I recommend both Available and Reusable badges.

[michaelrath-work]

Evaluation

The submission aims for Available and Resuable.

Available

The artifact can be access via link on figshare.

Notes: none

Reusable

• The artifact can be used following the authors' instructions.
• Further, it is documented, both in readme/instructurions, and source code.
• Additionally, the chosen artifact structure is fine.

Notes: The vague terms recent-ish linux/julia etc need to be more specific (e.g. it only works with julia version 1.1.1).
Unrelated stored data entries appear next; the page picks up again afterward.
<file path="config.mk">
export PLATFORM = sky130hd
export DESIGN_NAME = r4_sqrt_iter_ctrl
export DESIGN_NICKNAME = d
export VERILOG_FILES = /design/src/rtl/r4_sqrt_iter_ctrl.sv
export SDC_FILE = /design/constraint.sdc
export NUM_CORES = 1
export LEC_CHECK = 0
export CAP_MARGIN = 20
export CORE_MARGIN = 2
export CORE_UTILIZATION = 45
export CTS_CLUSTER_DIAMETER = 40
export DETAILED_ROUTE_END_ITERATION = 12
export PLACE_DENSITY = 0.82
export SLEW_MARGIN = 20
export SYNTH_ARGS = -nofsm -noshare
export SYNTH_HDL_FRONTEND = slang
export SYNTH_SLANG_ARGS = --single-unit
</file>
<file path="constraint.sdc">
create_clock -name clk -period 5.4 [get_ports clk]
set_input_delay 0.81 -clock clk [delete_from_list [all_inputs] [get_ports clk]]
set_output_delay 0.81 -clock clk [all_outputs]
set_load 0.01 [all_outputs]
</file>
===== src/rtl/fetch_pkg.sv =====
// Shared types and helpers for the queued fetch stage: opcodes, queue entry
// layout, FSM state encoding and immediate decoders for early target calculation.
package fetch_pkg;

    localparam logic [6:0]  OP_JAL    = 7'b1101111;
    localparam logic [6:0]  OP_BRANCH = 7'b1100011;
    localparam logic [31:0] NOP_INSTR = 32'h00000033;

    typedef enum logic [1:0] {
        IDLE,
        WAIT,
        DRAIN
    } fetch_state_e;

    typedef struct packed {
        logic [31:0] instr;
        logic [31:0] pc;
        logic [31:0] pc_p4;
        logic [31:0] target;
        logic        pred_taken;
    } fq_entry_t;

    // Sign-extended J-type immediate (JAL offset)
    function automatic logic [31:0] imm_j(input logic [31:0] instr);
        return {{12{instr[31]}}, instr[19:12], instr[20], instr[30:21], 1'b0};
    endfunction

    // Sign-extended B-type immediate (conditional branch offset)
    function automatic logic [31:0] imm_b(input logic [31:0] instr);
        return {{20{instr[31]}}, instr[7], instr[30:25], instr[11:8], 1'b0};
    endfunction

endpackage


===== src/rtl/fetch_queue.sv =====
// Instruction queue: DEPTH-entry FIFO of fq_entry_t with synchronous flush.
// Push and pop may happen in the same cycle, including when full.
module fetch_queue
    import fetch_pkg::*;
#(
    parameter int DEPTH = 4
) (
    input  logic                       clk,
    input  logic                       rst_n,
    input  logic                       i_flush,
    input  logic                       i_push,
    input  fq_entry_t                  i_push_data,
    input  logic                       i_pop,
    output fq_entry_t                  o_head,
    output logic                       o_head_valid,
    output logic [$clog2(DEPTH):0]     o_count
);

    localparam int PTR_W = $clog2(DEPTH);
    localparam logic [PTR_W:0] FULL_CNT = (PTR_W + 1)'(DEPTH);

    fq_entry_t        r_mem [DEPTH];
    logic [PTR_W-1:0] r_rd_ptr;
    logic [PTR_W-1:0] r_wr_ptr;
    logic [PTR_W:0]   r_count;

    logic w_do_pop;
    logic w_do_push;

    assign w_do_pop  = i_pop && (r_count != '0);
    assign w_do_push = i_push && ((r_count != FULL_CNT) || w_do_pop);

    // Pointer and occupancy bookkeeping; flush wins over push/pop
    // NOTE: sequential state uses non-blocking assignments so every flop samples pre-edge values.
    always_ff @(posedge clk or negedge rst_n) begin
        if (!rst_n) begin
            r_rd_ptr <= '0;
            r_wr_ptr <= '0;
            r_count  <= '0;
        end else if (i_flush) begin
            r_rd_ptr <= '0;
            r_wr_ptr <= '0;
            r_count  <= '0;
        end else begin
            if (w_do_push) r_wr_ptr <= r_wr_ptr + 1'b1;
            if (w_do_pop)  r_rd_ptr <= r_rd_ptr + 1'b1;
            r_count <= r_count + {{PTR_W{1'b0}}, w_do_push} - {{PTR_W{1'b0}}, w_do_pop};
        end
    end

    // Entry storage write
    // NOTE: storage has no reset; r_count gates every read, so stale contents are never observed.
    always_ff @(posedge clk) begin
        if (w_do_push && !i_flush) r_mem[r_wr_ptr] <= i_push_data;
    end

    assign o_head       = r_mem[r_rd_ptr];
    assign o_head_valid = (r_count != '0);
    assign o_count      = r_count;

endmodule


===== src/rtl/fetch_queued.sv =====
// Queued fetch stage: PC generation, single-outstanding L1I requests, early
// JAL/branch prediction with an inline 2-bit BHT, and an instruction queue to decode.
// Optional FETCH_PERF_EN adds perf_fetched / perf_redirects / perf_full_cycles counters.
module fetch_queued
    import fetch_pkg::*;
#(
    parameter logic [31:0] RESET_PC = 32'h0,
    parameter int          FQ_DEPTH = 4,
    parameter int          BP_IDX_W = 8
) (
    input  logic                clk,
    input  logic                rst_n,
    input  logic                mispredict,
    input  logic [31:0]         override_addr,
    input  logic                mstall,
    input  logic                bp_we,
    input  logic [BP_IDX_W-1:0] bp_w_addr,
    input  logic                bp_did_branch,
    output logic                ic_req,
    output logic [31:0]         ic_addr,
    input  logic                ic_gnt,
    input  logic                ic_valid,
    input  logic [31:0]         ic_data,
    output logic                f_valid,
    input  logic                dec_ready,
    output logic [31:0]         f_instr,
    output logic [31:0]         f_pc,
    output logic [31:0]         f_pc_p4,
    output logic [31:0]         f_target,
    output logic                f_pred_taken
`ifdef FETCH_PERF_EN
    ,
    output logic [31:0]         perf_fetched,
    output logic [31:0]         perf_redirects,
    output logic [31:0]         perf_full_cycles
`endif
);

    localparam int               CNT_W    = $clog2(FQ_DEPTH) + 1;
    localparam logic [CNT_W-1:0] FULL_CNT = CNT_W'(FQ_DEPTH);
    localparam int               BHT_SIZE = 2 ** BP_IDX_W;

    fetch_state_e r_state;
    fetch_state_e w_state_next;
    logic [31:0]  r_pc;
    logic [1:0]   r_bht [BHT_SIZE];

    logic [BP_IDX_W-1:0] w_bht_idx;
    logic [1:0]          w_bht_ctr;
    logic [6:0]          w_opcode;
    logic                w_is_jal;
    logic                w_is_branch;
    logic                w_pred;
    logic [31:0]         w_imm;
    logic [31:0]         w_target;
    logic [31:0]         w_pc_p4;
    logic                w_resp_accept;
    logic                w_enq;
    logic                w_deq;
    logic                w_grant;
    logic                w_full;
    logic [CNT_W-1:0]    w_count;
    logic                w_head_valid;
    fq_entry_t           w_head;
    fq_entry_t           w_enq_entry;

    // Early decode of the returning word for prediction and target
    assign w_bht_idx   = r_pc[BP_IDX_W+1:2];
    assign w_bht_ctr   = r_bht[w_bht_idx];
    assign w_opcode    = ic_data[6:0];
    assign w_is_jal    = (w_opcode == OP_JAL);
    assign w_is_branch = (w_opcode == OP_BRANCH);
    assign w_pred      = w_is_jal || (w_is_branch && w_bht_ctr[1]);
    assign w_imm       = w_is_jal ? imm_j(ic_data) : imm_b(ic_data);
    assign w_target    = r_pc + w_imm;
    assign w_pc_p4     = r_pc + 32'd4;

    // A response is only consumed in WAIT; a redirect in that cycle throws it away
    assign w_resp_accept = (r_state == WAIT) && ic_valid;
    assign w_enq         = w_resp_accept && !mispredict;
    assign w_deq         = w_head_valid && dec_ready && !mstall;
    assign w_full        = (w_count == FULL_CNT);
    assign w_grant       = ic_req && ic_gnt;

    assign w_enq_entry = '{instr:      ic_data,
                           pc:         r_pc,
                           pc_p4:      w_pc_p4,
                           target:     w_target,
                           pred_taken: w_pred};

    fetch_queue #(
        .DEPTH(FQ_DEPTH)
    ) u_queue (
        .clk          (clk),
        .rst_n        (rst_n),
        .i_flush      (mispredict),
        .i_push       (w_enq),
        .i_push_data  (w_enq_entry),
        .i_pop        (w_deq),
        .o_head       (w_head),
        .o_head_valid (w_head_valid),
        .o_count      (w_count)
    );

    // FSM state register
    always_ff @(posedge clk or negedge rst_n) begin
        if (!rst_n) r_state <= IDLE;
        else        r_state <= w_state_next;
    end

    // FSM next state: a redirect while a request is in flight forces DRAIN
    // NOTE: every always_comb output gets a default first so no path infers a latch.
    always_comb begin
        w_state_next = r_state;
        unique case (r_state)
            IDLE:    if (w_grant) w_state_next = mispredict ? DRAIN : WAIT;
            WAIT: begin
                if (ic_valid)        w_state_next = IDLE;
                else if (mispredict) w_state_next = DRAIN;
            end
            DRAIN:   if (ic_valid) w_state_next = IDLE;
            default: w_state_next = IDLE;
        endcase
    end

    // FSM outputs: request only from IDLE while the queue has a free slot
    always_comb begin
        ic_req = 1'b0;
        if (rst_n && (r_state == IDLE) && !w_full) ic_req = 1'b1;
    end

    assign ic_addr = {r_pc[31:2], 2'b00};

    // PC update: redirect first, otherwise advance on each consumed response
    always_ff @(posedge clk or negedge rst_n) begin
        if (!rst_n)             r_pc <= RESET_PC;
        else if (mispredict)    r_pc <= override_addr;
        else if (w_resp_accept) r_pc <= w_pred ? w_target : w_pc_p4;
    end

    // BHT training: saturating 2-bit counters, weakly not-taken after reset
    always_ff @(posedge clk or negedge rst_n) begin
        if (!rst_n) begin
            for (int i = 0; i < BHT_SIZE; i++) r_bht[i] <= 2'b01;
        end else if (bp_we) begin
            if (bp_did_branch) begin
                if (r_bht[bp_w_addr] != 2'b11) r_bht[bp_w_addr] <= r_bht[bp_w_addr] + 2'd1;
            end else begin
                if (r_bht[bp_w_addr] != 2'b00) r_bht[bp_w_addr] <= r_bht[bp_w_addr] - 2'd1;
            end
        end
    end

    // Decode-facing head fields; a bubble presents as NOP, not taken
    assign f_valid      = w_head_valid;
    assign f_instr      = w_head_valid ? w_head.instr : NOP_INSTR;
    assign f_pc         = w_head.pc;
    assign f_pc_p4      = w_head.pc_p4;
    assign f_target     = w_head.target;
    assign f_pred_taken = w_head_valid && w_head.pred_taken;

`ifdef FETCH_PERF_EN
    // Wrapping event counters
    always_ff @(posedge clk or negedge rst_n) begin
        if (!rst_n) begin
            perf_fetched     <= '0;
            perf_redirects   <= '0;
            perf_full_cycles <= '0;
        end else begin
            if (w_enq)      perf_fetched     <= perf_fetched + 32'd1;
            if (mispredict) perf_redirects   <= perf_redirects + 32'd1;
            if (w_full)     perf_full_cycles <= perf_full_cycles + 32'd1;
        end
    end
`endif

endmodule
Therefore, please update these requirements.

IMHO: At best, a docker setup with appropriate Dockerfile would be perfect and simplify usage.

Result

I recommend both Available and Reusable badges.

[fabianodalp]

Thank you all for the good discussion and for the changes. We will award both badges here: available and reusable. @andivogelsang @fwiesweg please fix the last round of minor comments and I think we are good to go. Also, make sure your camera-ready paper points to the DOI that makes the badge available.

[fwiesweg]

I just updated the artifact on figshare, reflecting the suggestions. In addition, I included a pre-compiled version of the userweb interface, since compiling Angular applications without experience in the Javascript ecosystem can sometimes become a day's work.

As for the Dockerfile, I'll keep that in mind for the next time. It's definitely a very good idea for research artifacts!

Concerning hosting, the calculations can easily become very resource intensive (details are in the paper), and the backend has not been tested extensively for security issues. So while possible in the future, it requires some more thought to do so in a safe and affordable way.

Thank you all very much for your feedback!